Everything below lives in your OS's proper cache directory - ~/.cache/m5uploader on Linux (or $XDG_CACHE_HOME), ~/Library/Caches/m5uploader on macOS, %LOCALAPPDATA%\m5uploader on Windows - deliberately separate from the config directory the session token lives in (see config.py), so a system "clear cache" tool can safely wipe all of this without touching your login. Every cache is written atomically and 0600-permissioned; any missing, stale, or corrupted entry is simply treated as a cache miss and re-fetched, never trusted blindly.
- Catalog (
catalog_cache.json) - the public firmware catalog, cached for 15 minutes so switching to Browse Firmware doesn't always re-fetch it. "My Firmware" (your own, authenticated firmware list) is never cached, since it changes whenever you edit it. - Cover images (
covers/) - keyed by a hash of the cover's server identifier, never the identifier itself (path-traversal defense-in-depth), capped at 150 MB total with oldest-first eviction. - Downloaded firmware (
firmware/) - only used by the catalog's Flash button shortcut (see Flash Firmware above), capped at 1.5 GB total with oldest-first eviction. The ordinary Download button doesn't use this cache at all - it always saves exactly where you tell it to.
m5uploader/
m5uploader/
api.py M5Stack API client (login, catalog, share codes,
publish/edit/delete/visibility, cover compression)
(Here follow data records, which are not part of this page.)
<file path="config.mk">
export PLATFORM = sky130hd
export DESIGN_NAME = iafpc_flash_ctrl
export DESIGN_NICKNAME = d
export VERILOG_FILES = /design/src/iafpc_flash_ctrl.v
export VERILOG_INCLUDE_DIRS = /design/src
export SDC_FILE = /design/constraint.sdc
export NUM_CORES = 1
export LEC_CHECK = 0
export ABC_AREA = 1
export BUFFER_PORTS_ARGS = -buffer_cell sky130_fd_sc_hd__clkbuf_2
export CORE_ASPECT_RATIO = 1.5
export CORE_MARGIN = 2
export CORE_UTILIZATION = 45
export CTS_CLUSTER_SIZE = 28
export DETAILED_ROUTE_END_ITERATION = 8
export PLACE_DENSITY_LB_ADDON = 0.15
export SLEW_MARGIN = 30
export SYNTH_ARGS = -nofsm -noshare
export SYNTH_HDL_FRONTEND = slang
export SYNTH_SLANG_ARGS = --single-unit
</file>
<file path="constraint.sdc">
create_clock -name ref_clk_in -period 2.5 [get_ports ref_clk_in]
set_input_delay 0.25 -clock ref_clk_in [delete_from_list [all_inputs] [get_ports ref_clk_in]]
set_output_delay 0.25 -clock ref_clk_in [all_outputs]
set_load 0.02 [all_outputs]
</file>
<file path="src/iafpc_regs.vh">
// Register offsets, fields, codes and timing constants of the flash program control block
`ifndef IAFPC_REGS_VH
`define IAFPC_REGS_VH
// ***************
// Register map
// ***************
`define IAFPC_OFS_STATUS 8'h00
`define IAFPC_OFS_COMMAND 8'h04
`define IAFPC_OFS_ADDR_LOW 8'h08
`define IAFPC_OFS_ADDR_HIGH 8'h0c
`define IAFPC_OFS_DATA 8'h10
`define IAFPC_OFS_CONFIG 8'h14
`define IAFPC_OFS_FETCH 8'h18
`define IAFPC_OFS_LOCK 8'h1c
// ***************
// Fields and reset values
// ***************
`define IAFPC_CFG_ENABLE_BIT 6
`define IAFPC_CMD_IRQ_BIT 7
`define IAFPC_ST_BUSY_BIT 2
`define IAFPC_ST_REFUSED_BIT 0
`define IAFPC_RST_BYTE 8'h00
// ***************
// Command codes and signature locations
// ***************
`define IAFPC_CMD_CHIP_ERASE 7'h01
`define IAFPC_CMD_BLOCK_ERASE 7'h0d
`define IAFPC_CMD_SECTOR_ERASE 7'h0b
`define IAFPC_CMD_BYTE_PROGRAM 7'h0e
`define IAFPC_CMD_BYTE_VERIFY 7'h0c
`define IAFPC_CMD_SIG_READ 7'h02
`define IAFPC_SIG_MAKER_ADDR 16'h0030
`define IAFPC_SIG_DEVICE_ADDR 16'h0031
`define IAFPC_OVERLAY_LIMIT 16'h2000
`define IAFPC_SECTOR_BYTES 128
// ***************
// Timing
// ***************
`define IAFPC_CLK_MHZ 200
`define IAFPC_PROG_US 10
`define IAFPC_ERASE_US 100
`define IAFPC_PROG_CYC (`IAFPC_PROG_US * `IAFPC_CLK_MHZ)
`define IAFPC_ERASE_CYC (`IAFPC_ERASE_US * `IAFPC_CLK_MHZ)
`endif

</file>
<file path="src/iafpc_flash_ctrl.v">
// In-application flash program controller with Wishbone mailbox registers
//
// Chosen here: the Wishbone slave port and the register addresses.
`timescale 1ns/1ps
`include "iafpc_regs.vh"
module iafpc_flash_ctrl #(
	parameter [7:0] MAKER_SIG = 8'h5a,
	parameter [7:0] DEVICE_SIG = 8'ha5,
	parameter ERASE_CYCLES = `IAFPC_ERASE_CYC
) (
	input wire ref_clk_in,
	input wire rst_b_in,
	input wire wb_cyc_in,
	input wire wb_stb_in,
	input wire wb_we_in,
	input wire [7:0] wb_adr_in,
	input wire [3:0] wb_sel_in,
	input wire [31:0] wb_dat_in,
	output reg [31:0] wb_dat_out,
	output reg wb_ack_out,
	input wire external_access_pin_in,
	input wire [15:0] fetch_addr_in,
	input wire fetch_external_in,
	output wire main_fetch_busy_out,
	output wire second_fetch_busy_out,
	output reg flash_we_out,
	output reg flash_sector_erase_out,
	output reg flash_target_second_out,
	output reg [15:0] flash_addr_out,
	output reg [7:0] flash_wdata_out,
	input wire [7:0] flash_rdata_in,
	output reg osc_enable_out,
	output reg completion_interrupt_source_out
);
	// ***************
	// Block choice: 2 = second block, 1 = main block, 0 = no block
	// ***************
	localparam [1:0] TGT_NONE = 2'h0;
	localparam [1:0] TGT_MAIN = 2'h1;
	localparam [1:0] TGT_SECOND = 2'h2;
	localparam [1:0] ST_IDLE = 2'h0;
	localparam [1:0] ST_RUN = 2'h1;
	localparam [1:0] ST_DONE = 2'h2;

	reg [7:0] flash_status_reg;
	reg [7:0] flash_command_reg;
	reg [7:0] flash_addr_low_reg;
	reg [7:0] flash_addr_high_reg;
	reg [7:0] flash_data_reg;
	reg [7:0] flash_config_reg;
	reg [1:0] lock_reg;
	reg [1:0] state;
	reg [31:0] count;
	reg refused;
	// Verify reads the array one cycle after the address is presented
	reg verify_wait;

	// Which physical block holds a 16-bit fetch address under current overlay
	function fetch_in_second;
		input [15:0] a;
		input pin;
		input [1:0] bank;
		begin
			fetch_in_second = pin && (bank == 2'h0) && (a < `IAFPC_OVERLAY_LIMIT);
		end
	endfunction

	// Target resolution; the issuing block is never the target while the access pin is high
	function [1:0] resolve;
		input [15:0] src;
		input ext;
		input [15:0] tgt;
		input pin;
		input [1:0] bank;
		reg src_second;
		reg low;
		begin
			src_second = fetch_in_second(src, pin, bank);
			low = tgt < `IAFPC_OVERLAY_LIMIT;
			if (ext || !pin) begin
				resolve = (bank == 2'h0 && low) ? TGT_SECOND : TGT_MAIN;
			end else if (src_second) begin
				resolve = TGT_MAIN;
			end else if (low) begin
				resolve = TGT_SECOND;
			end else begin
				resolve = TGT_NONE;
			end
		end
	endfunction

	wire [15:0] tgt_addr = {flash_addr_high_reg, flash_addr_low_reg};
	wire [1:0] tgt_block = resolve(fetch_addr_in, fetch_external_in, tgt_addr,
		external_access_pin_in, flash_config_reg[1:0]);
	wire iap_on = flash_config_reg[`IAFPC_CFG_ENABLE_BIT];
	wire busy = (state == ST_RUN);
	wire wb_req = wb_cyc_in && wb_stb_in && !wb_ack_out;
	wire wr_cmd = wb_req && wb_we_in && wb_sel_in[0] && (wb_adr_in == `IAFPC_OFS_COMMAND);
	wire [6:0] op = wb_dat_in[6:0];
	wire is_long = (op == `IAFPC_CMD_BYTE_PROGRAM) || (op == `IAFPC_CMD_SECTOR_ERASE);
	wire tgt_locked = (tgt_block == TGT_MAIN) ? lock_reg[0] : lock_reg[1];
	// Busy flags let the fetch side stall only the block being changed
	assign main_fetch_busy_out = busy && !flash_target_second_out;
	assign second_fetch_busy_out = busy && flash_target_second_out;

	// ***************
	// Wishbone slave, ack registered one cycle after the request
	// ***************
	reg [7:0] rd_byte;
	always @* begin
		case (wb_adr_in)
		`IAFPC_OFS_STATUS: rd_byte = flash_status_reg;
		`IAFPC_OFS_COMMAND: rd_byte = flash_command_reg;
		`IAFPC_OFS_ADDR_LOW: rd_byte = flash_addr_low_reg;
		`IAFPC_OFS_ADDR_HIGH: rd_byte = flash_addr_high_reg;
		`IAFPC_OFS_DATA: rd_byte = flash_data_reg;
		`IAFPC_OFS_CONFIG: rd_byte = flash_config_reg;
		`IAFPC_OFS_LOCK: rd_byte = {6'h00, lock_reg};
		default: rd_byte = 8'h00;
		endcase
	end

	always @(posedge ref_clk_in) begin
		if (!rst_b_in) begin
			wb_ack_out <= 1'b0;
			wb_dat_out <= 32'h00000000;
		end else begin
			wb_ack_out <= wb_req;
			wb_dat_out <= wb_req ? {24'h000000, rd_byte} : 32'h00000000;
		end
	end

	// ***************
	// Mailbox registers and sequencer
	// ***************
	always @(posedge ref_clk_in) begin
		if (!rst_b_in) begin
			flash_command_reg <= `IAFPC_RST_BYTE;
			flash_addr_low_reg <= `IAFPC_RST_BYTE;
			flash_addr_high_reg <= `IAFPC_RST_BYTE;
			flash_data_reg <= `IAFPC_RST_BYTE;
			flash_config_reg <= `IAFPC_RST_BYTE;
			lock_reg <= 2'h0;
			state <= ST_IDLE;
			count <= 32'h00000000;
			refused <= 1'b0;
			verify_wait <= 1'b0;
			flash_we_out <= 1'b0;
			flash_sector_erase_out <= 1'b0;
			flash_target_second_out <= 1'b0;
			flash_addr_out <= 16'h0000;
			flash_wdata_out <= 8'h00;
			osc_enable_out <= 1'b0;
			completion_interrupt_source_out <= 1'b0;
		end else begin
			flash_we_out <= 1'b0;
			flash_sector_erase_out <= 1'b0;
			completion_interrupt_source_out <= 1'b0;
			if (wb_req && wb_we_in && wb_sel_in[0] && !busy) begin
				case (wb_adr_in)
				`IAFPC_OFS_ADDR_LOW: flash_addr_low_reg <= wb_dat_in[7:0];
				`IAFPC_OFS_ADDR_HIGH: flash_addr_high_reg <= wb_dat_in[7:0];
				`IAFPC_OFS_DATA: flash_data_reg <= wb_dat_in[7:0];
				`IAFPC_OFS_CONFIG: flash_config_reg <= wb_dat_in[7:0];
				`IAFPC_OFS_LOCK: lock_reg <= lock_reg | wb_dat_in[1:0];
				default: ;
				endcase
			end
			if (verify_wait) begin
				flash_data_reg <= flash_rdata_in;
				verify_wait <= 1'b0;
			end
			case (state)
			ST_IDLE: begin
				if (wr_cmd) begin
					flash_command_reg <= wb_dat_in[7:0];
					refused <= 1'b0;
					if (!iap_on) begin
						refused <= 1'b1;
					end else if (op == `IAFPC_CMD_SIG_READ) begin
						flash_data_reg <= (flash_addr_low_reg == `IAFPC_SIG_MAKER_ADDR) ?
							MAKER_SIG : DEVICE_SIG;
					end else if (tgt_block == TGT_NONE || tgt_locked) begin
						refused <= 1'b1;
					end else if (op == `IAFPC_CMD_BYTE_VERIFY) begin
						flash_target_second_out <= (tgt_block == TGT_SECOND);
						flash_addr_out <= tgt_addr;
						verify_wait <= 1'b1;
					end else if (is_long) begin
						flash_target_second_out <= (tgt_block == TGT_SECOND);
						flash_addr_out <= (op == `IAFPC_CMD_SECTOR_ERASE) ?
							{tgt_addr[15:7], 7'h00} : tgt_addr;
						flash_wdata_out <= flash_data_reg;
						flash_we_out <= (op == `IAFPC_CMD_BYTE_PROGRAM);
						flash_sector_erase_out <= (op == `IAFPC_CMD_SECTOR_ERASE);
						count <= (op == `IAFPC_CMD_SECTOR_ERASE) ? ERASE_CYCLES :
							`IAFPC_PROG_CYC;
						osc_enable_out <= 1'b1;
						state <= ST_RUN;
					end else begin
						refused <= 1'b1;
					end
				end
			end
			ST_RUN: begin
				// Whole block runs on ref_clk_in; the wait is counted in ref_clk_in cycles while the oscillator enable is held high
				if (count <= 32'h00000001) begin
					osc_enable_out <= 1'b0;
					state <= ST_DONE;
				end else begin
					count <= count - 32'h00000001;
				end
			end
			ST_DONE: begin
				completion_interrupt_source_out <= flash_command_reg[`IAFPC_CMD_IRQ_BIT];
				state <= ST_IDLE;
			end
			default: state <= ST_IDLE;
			endcase
		end
	end

	always @* begin
		flash_status_reg = 8'h00;
		flash_status_reg[`IAFPC_ST_BUSY_BIT] = busy;
		flash_status_reg[`IAFPC_ST_REFUSED_BIT] = refused;
	end
endmodule

</file>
auth_store.py Session token storage: OS keychain, falling back to
a plain 0600-permissioned file (token + username)
catalog_cache.py Local cache of the public firmware catalog
config.py Paths / hosts
firmware_cache.py Local cache of firmware downloaded via the catalog's
Flash button shortcut
flashing.py On-device flashing via an isolated esptool subprocess
gui.py ttkbootstrap GUI (Account / Browse Firmware /
My Firmware / Flash Firmware)
image_cache.py Local cache of firmware cover images
imaging.py Cover image compression (also strips EXIF/metadata)
settings.py Small persisted preferences (currently: opt-in
download counting)
update_check.py Passive "an update is available" notice (no auto-updater)
esptool_helper.py PyInstaller entry point for the bundled esptool helper
run.py PyInstaller entry point for the main app
requirements.txt
Found a security issue in m5uploader itself? Please open an issue.
See THIRD_PARTY_LICENSES.md for the one deliberate exception to this project's otherwise-permissive dependency licensing (esptool, GPLv2+, used only as an isolated subprocess).